WHAT IS REQUIRED -> Scan the material for the word "select", then return every line where it appears.

SOURCE RECORDS ->

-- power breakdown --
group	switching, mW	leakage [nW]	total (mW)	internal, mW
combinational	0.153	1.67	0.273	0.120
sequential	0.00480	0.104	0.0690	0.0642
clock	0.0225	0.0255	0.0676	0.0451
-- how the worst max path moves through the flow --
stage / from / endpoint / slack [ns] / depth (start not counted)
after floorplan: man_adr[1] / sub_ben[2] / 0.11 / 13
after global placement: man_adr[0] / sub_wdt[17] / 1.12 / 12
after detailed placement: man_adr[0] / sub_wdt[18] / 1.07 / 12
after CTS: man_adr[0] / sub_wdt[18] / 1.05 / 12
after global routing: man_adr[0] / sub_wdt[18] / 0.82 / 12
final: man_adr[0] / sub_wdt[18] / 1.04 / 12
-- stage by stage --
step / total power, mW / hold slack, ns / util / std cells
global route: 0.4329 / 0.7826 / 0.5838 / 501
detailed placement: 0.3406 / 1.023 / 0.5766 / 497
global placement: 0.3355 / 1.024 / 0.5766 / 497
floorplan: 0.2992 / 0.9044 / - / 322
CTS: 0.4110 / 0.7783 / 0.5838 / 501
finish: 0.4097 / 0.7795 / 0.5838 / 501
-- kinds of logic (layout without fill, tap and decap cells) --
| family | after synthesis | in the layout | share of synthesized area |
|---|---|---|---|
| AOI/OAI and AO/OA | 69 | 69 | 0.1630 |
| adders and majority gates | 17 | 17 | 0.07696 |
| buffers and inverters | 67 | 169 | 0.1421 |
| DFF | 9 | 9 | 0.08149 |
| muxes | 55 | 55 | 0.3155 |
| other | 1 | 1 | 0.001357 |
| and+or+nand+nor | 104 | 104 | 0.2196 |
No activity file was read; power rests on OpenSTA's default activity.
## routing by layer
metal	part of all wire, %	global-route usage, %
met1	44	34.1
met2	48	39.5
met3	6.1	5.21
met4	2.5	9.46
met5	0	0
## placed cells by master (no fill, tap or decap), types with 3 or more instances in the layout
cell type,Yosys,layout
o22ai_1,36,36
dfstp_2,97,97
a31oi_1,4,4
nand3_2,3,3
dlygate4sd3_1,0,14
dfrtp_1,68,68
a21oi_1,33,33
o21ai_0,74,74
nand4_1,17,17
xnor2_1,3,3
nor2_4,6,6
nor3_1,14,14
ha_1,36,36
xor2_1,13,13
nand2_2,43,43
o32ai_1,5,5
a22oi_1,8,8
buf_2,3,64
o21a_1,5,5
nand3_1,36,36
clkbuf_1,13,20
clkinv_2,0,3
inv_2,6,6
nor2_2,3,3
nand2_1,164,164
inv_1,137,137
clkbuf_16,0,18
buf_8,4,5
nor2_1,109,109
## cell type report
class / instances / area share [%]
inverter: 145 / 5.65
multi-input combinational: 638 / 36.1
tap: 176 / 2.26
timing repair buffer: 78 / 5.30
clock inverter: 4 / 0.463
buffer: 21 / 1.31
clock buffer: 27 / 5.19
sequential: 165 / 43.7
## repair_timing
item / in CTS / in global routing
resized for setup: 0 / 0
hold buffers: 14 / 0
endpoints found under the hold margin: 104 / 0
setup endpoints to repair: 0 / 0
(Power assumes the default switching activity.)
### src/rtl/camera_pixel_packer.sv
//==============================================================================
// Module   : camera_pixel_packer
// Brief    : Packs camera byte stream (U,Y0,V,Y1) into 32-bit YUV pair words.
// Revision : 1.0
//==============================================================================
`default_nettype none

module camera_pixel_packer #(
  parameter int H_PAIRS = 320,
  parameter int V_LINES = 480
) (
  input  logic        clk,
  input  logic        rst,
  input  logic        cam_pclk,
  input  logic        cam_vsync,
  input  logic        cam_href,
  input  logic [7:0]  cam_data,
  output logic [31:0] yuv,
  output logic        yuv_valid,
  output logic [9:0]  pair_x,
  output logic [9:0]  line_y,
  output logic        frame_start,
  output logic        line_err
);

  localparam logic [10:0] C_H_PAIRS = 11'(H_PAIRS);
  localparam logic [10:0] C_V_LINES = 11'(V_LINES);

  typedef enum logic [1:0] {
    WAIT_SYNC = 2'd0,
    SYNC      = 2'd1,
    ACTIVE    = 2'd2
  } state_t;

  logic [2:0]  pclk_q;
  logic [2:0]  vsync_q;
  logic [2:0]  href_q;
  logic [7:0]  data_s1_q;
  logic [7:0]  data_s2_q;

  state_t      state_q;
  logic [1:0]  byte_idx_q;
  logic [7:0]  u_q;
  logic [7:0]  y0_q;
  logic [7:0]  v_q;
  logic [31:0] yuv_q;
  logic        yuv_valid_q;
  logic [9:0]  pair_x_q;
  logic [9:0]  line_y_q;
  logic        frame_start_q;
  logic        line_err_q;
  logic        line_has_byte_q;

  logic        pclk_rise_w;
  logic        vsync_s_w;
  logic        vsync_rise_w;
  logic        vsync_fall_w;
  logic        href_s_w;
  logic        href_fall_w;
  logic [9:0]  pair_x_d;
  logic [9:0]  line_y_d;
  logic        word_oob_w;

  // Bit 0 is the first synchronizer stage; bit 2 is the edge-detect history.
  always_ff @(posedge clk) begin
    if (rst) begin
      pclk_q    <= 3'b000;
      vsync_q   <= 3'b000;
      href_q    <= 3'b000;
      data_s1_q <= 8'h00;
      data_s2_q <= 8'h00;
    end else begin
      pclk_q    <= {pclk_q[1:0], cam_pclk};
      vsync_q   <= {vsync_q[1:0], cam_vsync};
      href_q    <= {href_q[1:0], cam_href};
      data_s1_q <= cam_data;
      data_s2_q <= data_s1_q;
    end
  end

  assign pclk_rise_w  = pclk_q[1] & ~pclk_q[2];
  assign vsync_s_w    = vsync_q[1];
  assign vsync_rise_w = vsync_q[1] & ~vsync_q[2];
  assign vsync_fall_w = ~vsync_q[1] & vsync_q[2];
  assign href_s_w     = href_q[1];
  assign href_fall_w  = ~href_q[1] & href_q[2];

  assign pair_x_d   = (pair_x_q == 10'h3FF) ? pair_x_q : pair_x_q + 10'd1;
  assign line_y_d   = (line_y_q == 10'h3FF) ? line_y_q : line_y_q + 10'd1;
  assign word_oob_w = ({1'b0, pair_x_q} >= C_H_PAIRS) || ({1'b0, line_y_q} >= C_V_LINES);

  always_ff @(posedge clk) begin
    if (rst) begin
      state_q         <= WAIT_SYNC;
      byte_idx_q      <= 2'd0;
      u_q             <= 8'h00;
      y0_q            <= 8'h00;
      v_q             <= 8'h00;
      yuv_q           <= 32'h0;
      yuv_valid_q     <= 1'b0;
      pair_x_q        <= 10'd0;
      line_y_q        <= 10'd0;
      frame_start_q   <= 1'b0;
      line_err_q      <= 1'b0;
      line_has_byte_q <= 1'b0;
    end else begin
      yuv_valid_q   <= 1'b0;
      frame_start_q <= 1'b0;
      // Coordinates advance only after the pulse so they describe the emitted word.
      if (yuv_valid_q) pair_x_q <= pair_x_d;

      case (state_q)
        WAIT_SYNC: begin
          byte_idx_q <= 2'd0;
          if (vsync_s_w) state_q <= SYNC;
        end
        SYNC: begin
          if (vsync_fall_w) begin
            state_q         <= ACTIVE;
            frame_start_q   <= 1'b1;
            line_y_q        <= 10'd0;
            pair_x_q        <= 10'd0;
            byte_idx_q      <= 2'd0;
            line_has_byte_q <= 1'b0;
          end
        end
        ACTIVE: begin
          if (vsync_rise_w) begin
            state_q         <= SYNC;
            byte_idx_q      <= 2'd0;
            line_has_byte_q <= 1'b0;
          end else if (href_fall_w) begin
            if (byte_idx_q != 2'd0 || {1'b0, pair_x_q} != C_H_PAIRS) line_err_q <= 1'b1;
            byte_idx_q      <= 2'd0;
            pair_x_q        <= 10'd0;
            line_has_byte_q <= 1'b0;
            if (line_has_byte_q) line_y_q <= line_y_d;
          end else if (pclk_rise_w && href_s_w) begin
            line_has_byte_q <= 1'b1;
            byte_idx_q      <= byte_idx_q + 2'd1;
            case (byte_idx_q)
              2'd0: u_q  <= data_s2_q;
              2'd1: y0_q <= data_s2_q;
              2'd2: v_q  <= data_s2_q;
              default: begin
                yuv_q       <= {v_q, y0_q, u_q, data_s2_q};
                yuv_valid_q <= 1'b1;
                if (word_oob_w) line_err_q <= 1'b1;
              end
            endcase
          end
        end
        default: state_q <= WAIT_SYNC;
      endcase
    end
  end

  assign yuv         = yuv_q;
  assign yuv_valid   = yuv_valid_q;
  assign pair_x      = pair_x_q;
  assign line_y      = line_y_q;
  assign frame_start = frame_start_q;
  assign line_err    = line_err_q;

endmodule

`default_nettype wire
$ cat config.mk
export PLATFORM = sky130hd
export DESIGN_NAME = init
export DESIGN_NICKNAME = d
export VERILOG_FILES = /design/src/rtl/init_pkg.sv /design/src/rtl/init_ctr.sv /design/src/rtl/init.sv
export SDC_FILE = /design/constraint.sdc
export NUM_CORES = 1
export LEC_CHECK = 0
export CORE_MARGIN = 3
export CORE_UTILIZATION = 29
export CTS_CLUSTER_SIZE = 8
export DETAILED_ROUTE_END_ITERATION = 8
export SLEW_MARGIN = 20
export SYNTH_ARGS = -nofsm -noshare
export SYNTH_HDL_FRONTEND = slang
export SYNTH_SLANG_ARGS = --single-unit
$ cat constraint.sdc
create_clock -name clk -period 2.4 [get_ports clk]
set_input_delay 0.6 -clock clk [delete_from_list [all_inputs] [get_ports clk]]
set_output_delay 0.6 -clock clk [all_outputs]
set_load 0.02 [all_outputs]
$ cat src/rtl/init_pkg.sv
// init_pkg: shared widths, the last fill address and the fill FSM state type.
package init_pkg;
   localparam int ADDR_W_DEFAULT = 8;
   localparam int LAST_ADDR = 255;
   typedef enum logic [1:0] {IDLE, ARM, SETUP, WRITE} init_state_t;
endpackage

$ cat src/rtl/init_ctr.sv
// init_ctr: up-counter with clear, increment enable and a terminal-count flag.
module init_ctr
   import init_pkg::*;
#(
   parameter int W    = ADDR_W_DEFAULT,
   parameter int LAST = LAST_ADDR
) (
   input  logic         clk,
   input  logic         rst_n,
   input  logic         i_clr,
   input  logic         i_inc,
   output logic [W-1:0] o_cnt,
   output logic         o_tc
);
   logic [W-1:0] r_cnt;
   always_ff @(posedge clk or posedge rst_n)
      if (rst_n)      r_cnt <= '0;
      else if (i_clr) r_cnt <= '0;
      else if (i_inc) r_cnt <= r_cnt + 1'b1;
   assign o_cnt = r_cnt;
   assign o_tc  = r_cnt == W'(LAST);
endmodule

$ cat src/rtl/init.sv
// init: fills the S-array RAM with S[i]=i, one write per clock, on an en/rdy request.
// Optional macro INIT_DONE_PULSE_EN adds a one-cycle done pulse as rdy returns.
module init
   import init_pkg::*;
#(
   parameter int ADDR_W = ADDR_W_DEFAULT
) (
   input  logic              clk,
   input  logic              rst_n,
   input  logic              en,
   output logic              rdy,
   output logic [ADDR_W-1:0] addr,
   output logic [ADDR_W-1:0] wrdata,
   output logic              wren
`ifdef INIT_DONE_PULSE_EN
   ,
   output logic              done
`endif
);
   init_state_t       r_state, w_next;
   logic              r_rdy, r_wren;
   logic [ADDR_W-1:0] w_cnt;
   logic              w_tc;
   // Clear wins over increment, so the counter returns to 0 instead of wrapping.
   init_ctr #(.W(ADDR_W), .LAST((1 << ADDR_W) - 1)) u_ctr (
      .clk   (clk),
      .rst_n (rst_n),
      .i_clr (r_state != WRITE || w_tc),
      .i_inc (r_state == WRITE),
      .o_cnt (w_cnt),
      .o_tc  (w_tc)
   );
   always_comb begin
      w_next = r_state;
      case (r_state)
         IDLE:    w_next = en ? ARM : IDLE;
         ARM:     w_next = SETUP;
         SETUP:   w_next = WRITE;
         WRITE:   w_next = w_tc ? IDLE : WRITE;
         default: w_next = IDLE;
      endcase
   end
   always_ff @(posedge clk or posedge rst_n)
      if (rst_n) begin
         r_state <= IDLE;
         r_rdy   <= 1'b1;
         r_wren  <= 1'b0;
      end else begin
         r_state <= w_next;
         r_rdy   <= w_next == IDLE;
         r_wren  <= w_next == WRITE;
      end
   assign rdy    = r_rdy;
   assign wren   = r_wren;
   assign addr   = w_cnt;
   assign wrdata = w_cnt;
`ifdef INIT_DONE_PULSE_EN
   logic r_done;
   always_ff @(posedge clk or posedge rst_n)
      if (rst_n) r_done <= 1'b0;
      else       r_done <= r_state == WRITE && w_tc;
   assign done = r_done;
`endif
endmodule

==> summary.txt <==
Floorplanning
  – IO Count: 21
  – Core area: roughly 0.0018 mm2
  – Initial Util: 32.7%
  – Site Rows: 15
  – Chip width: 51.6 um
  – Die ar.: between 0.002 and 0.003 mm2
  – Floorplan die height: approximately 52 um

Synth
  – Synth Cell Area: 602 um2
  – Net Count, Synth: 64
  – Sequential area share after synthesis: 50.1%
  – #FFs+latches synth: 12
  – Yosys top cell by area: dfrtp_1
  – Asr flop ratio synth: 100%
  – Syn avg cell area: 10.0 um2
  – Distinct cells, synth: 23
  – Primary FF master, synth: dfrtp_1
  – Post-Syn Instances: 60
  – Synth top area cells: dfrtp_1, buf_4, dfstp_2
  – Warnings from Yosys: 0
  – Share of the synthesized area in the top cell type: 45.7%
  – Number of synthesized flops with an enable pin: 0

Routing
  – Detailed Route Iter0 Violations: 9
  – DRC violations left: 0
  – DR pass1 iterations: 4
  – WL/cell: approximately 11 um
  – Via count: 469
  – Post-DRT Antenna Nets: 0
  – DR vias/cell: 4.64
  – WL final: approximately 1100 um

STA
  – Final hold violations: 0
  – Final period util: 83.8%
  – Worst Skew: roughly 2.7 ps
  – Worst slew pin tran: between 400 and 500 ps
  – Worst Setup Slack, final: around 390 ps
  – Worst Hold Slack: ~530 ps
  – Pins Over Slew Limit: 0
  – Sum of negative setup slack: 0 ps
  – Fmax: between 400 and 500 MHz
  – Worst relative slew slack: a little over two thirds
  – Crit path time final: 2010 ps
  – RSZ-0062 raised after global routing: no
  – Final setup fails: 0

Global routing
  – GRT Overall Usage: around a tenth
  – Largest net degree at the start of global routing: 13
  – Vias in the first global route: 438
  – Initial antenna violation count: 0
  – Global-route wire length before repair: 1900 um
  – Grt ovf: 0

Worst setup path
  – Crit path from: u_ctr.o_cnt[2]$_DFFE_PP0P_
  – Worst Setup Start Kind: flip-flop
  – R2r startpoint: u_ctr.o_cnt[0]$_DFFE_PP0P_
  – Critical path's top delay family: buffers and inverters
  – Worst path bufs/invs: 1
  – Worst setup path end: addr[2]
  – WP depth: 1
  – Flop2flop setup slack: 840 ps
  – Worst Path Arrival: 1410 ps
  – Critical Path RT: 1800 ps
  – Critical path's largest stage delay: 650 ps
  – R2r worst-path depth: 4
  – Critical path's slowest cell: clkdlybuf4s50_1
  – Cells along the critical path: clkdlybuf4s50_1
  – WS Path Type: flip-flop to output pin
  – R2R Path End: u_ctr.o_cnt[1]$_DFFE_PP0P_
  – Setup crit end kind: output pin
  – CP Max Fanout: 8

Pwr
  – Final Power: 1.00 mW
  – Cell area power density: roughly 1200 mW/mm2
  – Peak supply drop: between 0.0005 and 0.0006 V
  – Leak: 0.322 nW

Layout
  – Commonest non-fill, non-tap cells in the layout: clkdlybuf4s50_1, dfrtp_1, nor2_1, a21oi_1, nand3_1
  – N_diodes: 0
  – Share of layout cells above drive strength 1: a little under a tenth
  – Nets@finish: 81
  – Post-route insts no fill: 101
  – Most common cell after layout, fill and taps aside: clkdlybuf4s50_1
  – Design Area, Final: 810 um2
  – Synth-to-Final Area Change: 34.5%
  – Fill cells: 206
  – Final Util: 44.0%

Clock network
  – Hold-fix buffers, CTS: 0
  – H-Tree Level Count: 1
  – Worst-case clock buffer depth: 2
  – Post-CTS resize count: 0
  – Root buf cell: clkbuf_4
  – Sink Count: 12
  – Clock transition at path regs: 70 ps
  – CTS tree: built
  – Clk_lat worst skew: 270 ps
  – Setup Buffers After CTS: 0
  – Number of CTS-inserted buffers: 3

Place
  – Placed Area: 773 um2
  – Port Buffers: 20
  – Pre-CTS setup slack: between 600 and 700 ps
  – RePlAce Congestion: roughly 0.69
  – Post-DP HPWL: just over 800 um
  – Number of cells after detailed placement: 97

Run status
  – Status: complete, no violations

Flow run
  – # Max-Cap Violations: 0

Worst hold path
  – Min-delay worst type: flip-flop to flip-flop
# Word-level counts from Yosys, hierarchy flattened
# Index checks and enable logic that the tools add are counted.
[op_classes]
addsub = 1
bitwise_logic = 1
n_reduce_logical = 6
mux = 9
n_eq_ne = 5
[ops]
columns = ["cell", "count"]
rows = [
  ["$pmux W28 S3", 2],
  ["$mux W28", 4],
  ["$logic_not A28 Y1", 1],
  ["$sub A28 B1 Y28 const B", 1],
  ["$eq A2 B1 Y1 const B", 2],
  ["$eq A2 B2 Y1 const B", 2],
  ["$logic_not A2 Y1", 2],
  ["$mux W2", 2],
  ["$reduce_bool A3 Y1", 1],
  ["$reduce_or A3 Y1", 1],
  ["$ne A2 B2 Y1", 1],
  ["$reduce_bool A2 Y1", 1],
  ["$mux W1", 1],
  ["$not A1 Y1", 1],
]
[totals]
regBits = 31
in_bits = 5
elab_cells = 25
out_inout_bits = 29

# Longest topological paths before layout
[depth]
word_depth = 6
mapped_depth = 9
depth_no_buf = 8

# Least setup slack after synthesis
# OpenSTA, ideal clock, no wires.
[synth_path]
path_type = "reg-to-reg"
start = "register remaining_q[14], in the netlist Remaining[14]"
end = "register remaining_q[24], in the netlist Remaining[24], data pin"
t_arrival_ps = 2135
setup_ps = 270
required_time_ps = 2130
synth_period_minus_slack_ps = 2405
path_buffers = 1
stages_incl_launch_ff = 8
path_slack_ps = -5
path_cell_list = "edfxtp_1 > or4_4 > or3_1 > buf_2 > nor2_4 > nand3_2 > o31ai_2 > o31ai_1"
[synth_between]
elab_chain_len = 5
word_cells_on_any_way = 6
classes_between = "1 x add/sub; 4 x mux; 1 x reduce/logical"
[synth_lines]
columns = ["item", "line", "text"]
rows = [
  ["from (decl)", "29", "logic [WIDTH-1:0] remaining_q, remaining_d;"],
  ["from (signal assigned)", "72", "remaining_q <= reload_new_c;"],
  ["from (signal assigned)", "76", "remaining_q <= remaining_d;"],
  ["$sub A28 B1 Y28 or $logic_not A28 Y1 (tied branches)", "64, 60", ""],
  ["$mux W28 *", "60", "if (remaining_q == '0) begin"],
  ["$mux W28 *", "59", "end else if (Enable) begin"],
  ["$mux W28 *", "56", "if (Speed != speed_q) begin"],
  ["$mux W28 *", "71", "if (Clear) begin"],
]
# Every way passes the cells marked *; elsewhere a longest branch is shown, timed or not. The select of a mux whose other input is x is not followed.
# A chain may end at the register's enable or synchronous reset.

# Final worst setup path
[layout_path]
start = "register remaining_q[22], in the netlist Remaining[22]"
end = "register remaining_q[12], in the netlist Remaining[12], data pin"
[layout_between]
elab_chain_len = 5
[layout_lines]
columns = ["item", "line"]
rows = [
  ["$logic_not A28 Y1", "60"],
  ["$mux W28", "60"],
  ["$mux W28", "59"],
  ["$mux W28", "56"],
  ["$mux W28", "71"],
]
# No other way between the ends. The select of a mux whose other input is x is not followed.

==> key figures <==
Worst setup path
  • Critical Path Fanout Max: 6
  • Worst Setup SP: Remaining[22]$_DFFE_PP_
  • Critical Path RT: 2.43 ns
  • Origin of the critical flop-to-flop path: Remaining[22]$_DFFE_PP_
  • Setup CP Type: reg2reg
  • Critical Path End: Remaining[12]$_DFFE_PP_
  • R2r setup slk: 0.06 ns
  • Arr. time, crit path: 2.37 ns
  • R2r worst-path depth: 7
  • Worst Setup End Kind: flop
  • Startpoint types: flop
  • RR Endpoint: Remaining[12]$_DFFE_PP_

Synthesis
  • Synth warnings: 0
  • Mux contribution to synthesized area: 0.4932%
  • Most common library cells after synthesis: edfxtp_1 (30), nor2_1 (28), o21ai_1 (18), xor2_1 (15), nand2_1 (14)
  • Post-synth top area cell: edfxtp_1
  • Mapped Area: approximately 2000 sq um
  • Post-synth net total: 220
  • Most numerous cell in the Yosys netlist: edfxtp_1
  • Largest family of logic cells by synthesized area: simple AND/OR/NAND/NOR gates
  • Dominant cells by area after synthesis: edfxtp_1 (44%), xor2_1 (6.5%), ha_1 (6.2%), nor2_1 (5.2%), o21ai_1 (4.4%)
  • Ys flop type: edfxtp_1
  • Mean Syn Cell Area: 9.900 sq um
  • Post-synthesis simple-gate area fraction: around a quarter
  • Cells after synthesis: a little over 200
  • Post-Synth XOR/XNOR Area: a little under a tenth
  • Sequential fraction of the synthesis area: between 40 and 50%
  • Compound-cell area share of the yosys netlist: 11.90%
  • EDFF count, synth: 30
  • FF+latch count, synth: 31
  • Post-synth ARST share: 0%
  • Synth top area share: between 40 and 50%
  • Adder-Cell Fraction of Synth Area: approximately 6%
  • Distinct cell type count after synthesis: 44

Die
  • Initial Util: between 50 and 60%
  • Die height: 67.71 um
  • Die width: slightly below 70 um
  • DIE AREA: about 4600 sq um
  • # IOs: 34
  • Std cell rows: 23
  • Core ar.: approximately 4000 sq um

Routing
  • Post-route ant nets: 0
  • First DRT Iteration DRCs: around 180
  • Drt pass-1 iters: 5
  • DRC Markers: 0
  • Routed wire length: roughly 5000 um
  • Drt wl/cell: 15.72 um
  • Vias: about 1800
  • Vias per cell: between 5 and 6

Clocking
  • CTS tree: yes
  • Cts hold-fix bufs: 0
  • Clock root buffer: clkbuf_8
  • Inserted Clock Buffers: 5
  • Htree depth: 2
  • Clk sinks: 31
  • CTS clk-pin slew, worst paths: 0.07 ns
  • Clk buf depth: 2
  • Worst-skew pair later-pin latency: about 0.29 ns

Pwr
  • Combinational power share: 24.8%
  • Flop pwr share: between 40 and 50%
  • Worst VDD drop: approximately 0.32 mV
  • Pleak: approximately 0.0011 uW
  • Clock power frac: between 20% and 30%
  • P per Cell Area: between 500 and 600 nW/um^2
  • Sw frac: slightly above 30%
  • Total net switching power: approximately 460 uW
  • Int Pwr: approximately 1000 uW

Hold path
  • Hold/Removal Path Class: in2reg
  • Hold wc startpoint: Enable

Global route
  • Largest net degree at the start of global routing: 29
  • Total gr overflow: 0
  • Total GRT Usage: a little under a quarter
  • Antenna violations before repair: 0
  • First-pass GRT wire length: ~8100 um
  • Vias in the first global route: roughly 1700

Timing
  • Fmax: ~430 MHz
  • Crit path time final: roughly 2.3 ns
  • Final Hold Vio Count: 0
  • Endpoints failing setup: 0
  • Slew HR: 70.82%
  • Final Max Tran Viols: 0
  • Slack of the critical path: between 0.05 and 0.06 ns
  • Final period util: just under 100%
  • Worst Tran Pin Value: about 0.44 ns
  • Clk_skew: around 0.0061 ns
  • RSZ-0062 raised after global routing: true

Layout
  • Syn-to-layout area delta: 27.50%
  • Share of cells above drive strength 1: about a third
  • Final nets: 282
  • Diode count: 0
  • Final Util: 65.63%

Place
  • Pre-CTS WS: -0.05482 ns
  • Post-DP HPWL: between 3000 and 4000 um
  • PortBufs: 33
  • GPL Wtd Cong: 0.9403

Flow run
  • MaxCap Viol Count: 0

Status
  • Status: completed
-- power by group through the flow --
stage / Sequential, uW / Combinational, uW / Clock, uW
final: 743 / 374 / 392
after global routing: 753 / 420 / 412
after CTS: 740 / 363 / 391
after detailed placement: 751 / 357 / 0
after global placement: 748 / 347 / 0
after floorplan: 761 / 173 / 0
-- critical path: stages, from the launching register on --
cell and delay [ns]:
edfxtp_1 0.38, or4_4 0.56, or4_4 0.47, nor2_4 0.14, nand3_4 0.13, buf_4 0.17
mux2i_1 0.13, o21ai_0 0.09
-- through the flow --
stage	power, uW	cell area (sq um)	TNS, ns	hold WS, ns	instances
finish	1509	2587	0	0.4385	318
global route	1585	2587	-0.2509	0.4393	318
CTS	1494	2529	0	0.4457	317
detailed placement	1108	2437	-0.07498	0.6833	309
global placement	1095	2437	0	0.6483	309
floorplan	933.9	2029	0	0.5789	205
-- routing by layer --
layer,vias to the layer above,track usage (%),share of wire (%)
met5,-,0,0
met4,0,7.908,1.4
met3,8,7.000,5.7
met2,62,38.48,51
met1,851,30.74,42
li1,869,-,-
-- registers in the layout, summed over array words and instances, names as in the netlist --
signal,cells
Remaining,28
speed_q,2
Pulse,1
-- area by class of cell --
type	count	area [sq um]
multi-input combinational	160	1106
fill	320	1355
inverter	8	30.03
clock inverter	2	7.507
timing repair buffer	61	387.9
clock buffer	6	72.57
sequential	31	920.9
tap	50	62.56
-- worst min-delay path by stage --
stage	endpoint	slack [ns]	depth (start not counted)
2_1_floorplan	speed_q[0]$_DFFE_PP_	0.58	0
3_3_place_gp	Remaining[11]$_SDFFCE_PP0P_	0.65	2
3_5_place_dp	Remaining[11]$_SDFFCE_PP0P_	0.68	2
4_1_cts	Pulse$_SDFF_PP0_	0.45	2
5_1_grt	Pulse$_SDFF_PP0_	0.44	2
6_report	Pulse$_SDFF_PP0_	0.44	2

ANSWER BOX ->
# Every way passes the cells marked *; elsewhere a longest branch is shown, timed or not. The select of a mux whose other input is x is not followed.
# No other way between the ends. The select of a mux whose other input is x is not followed.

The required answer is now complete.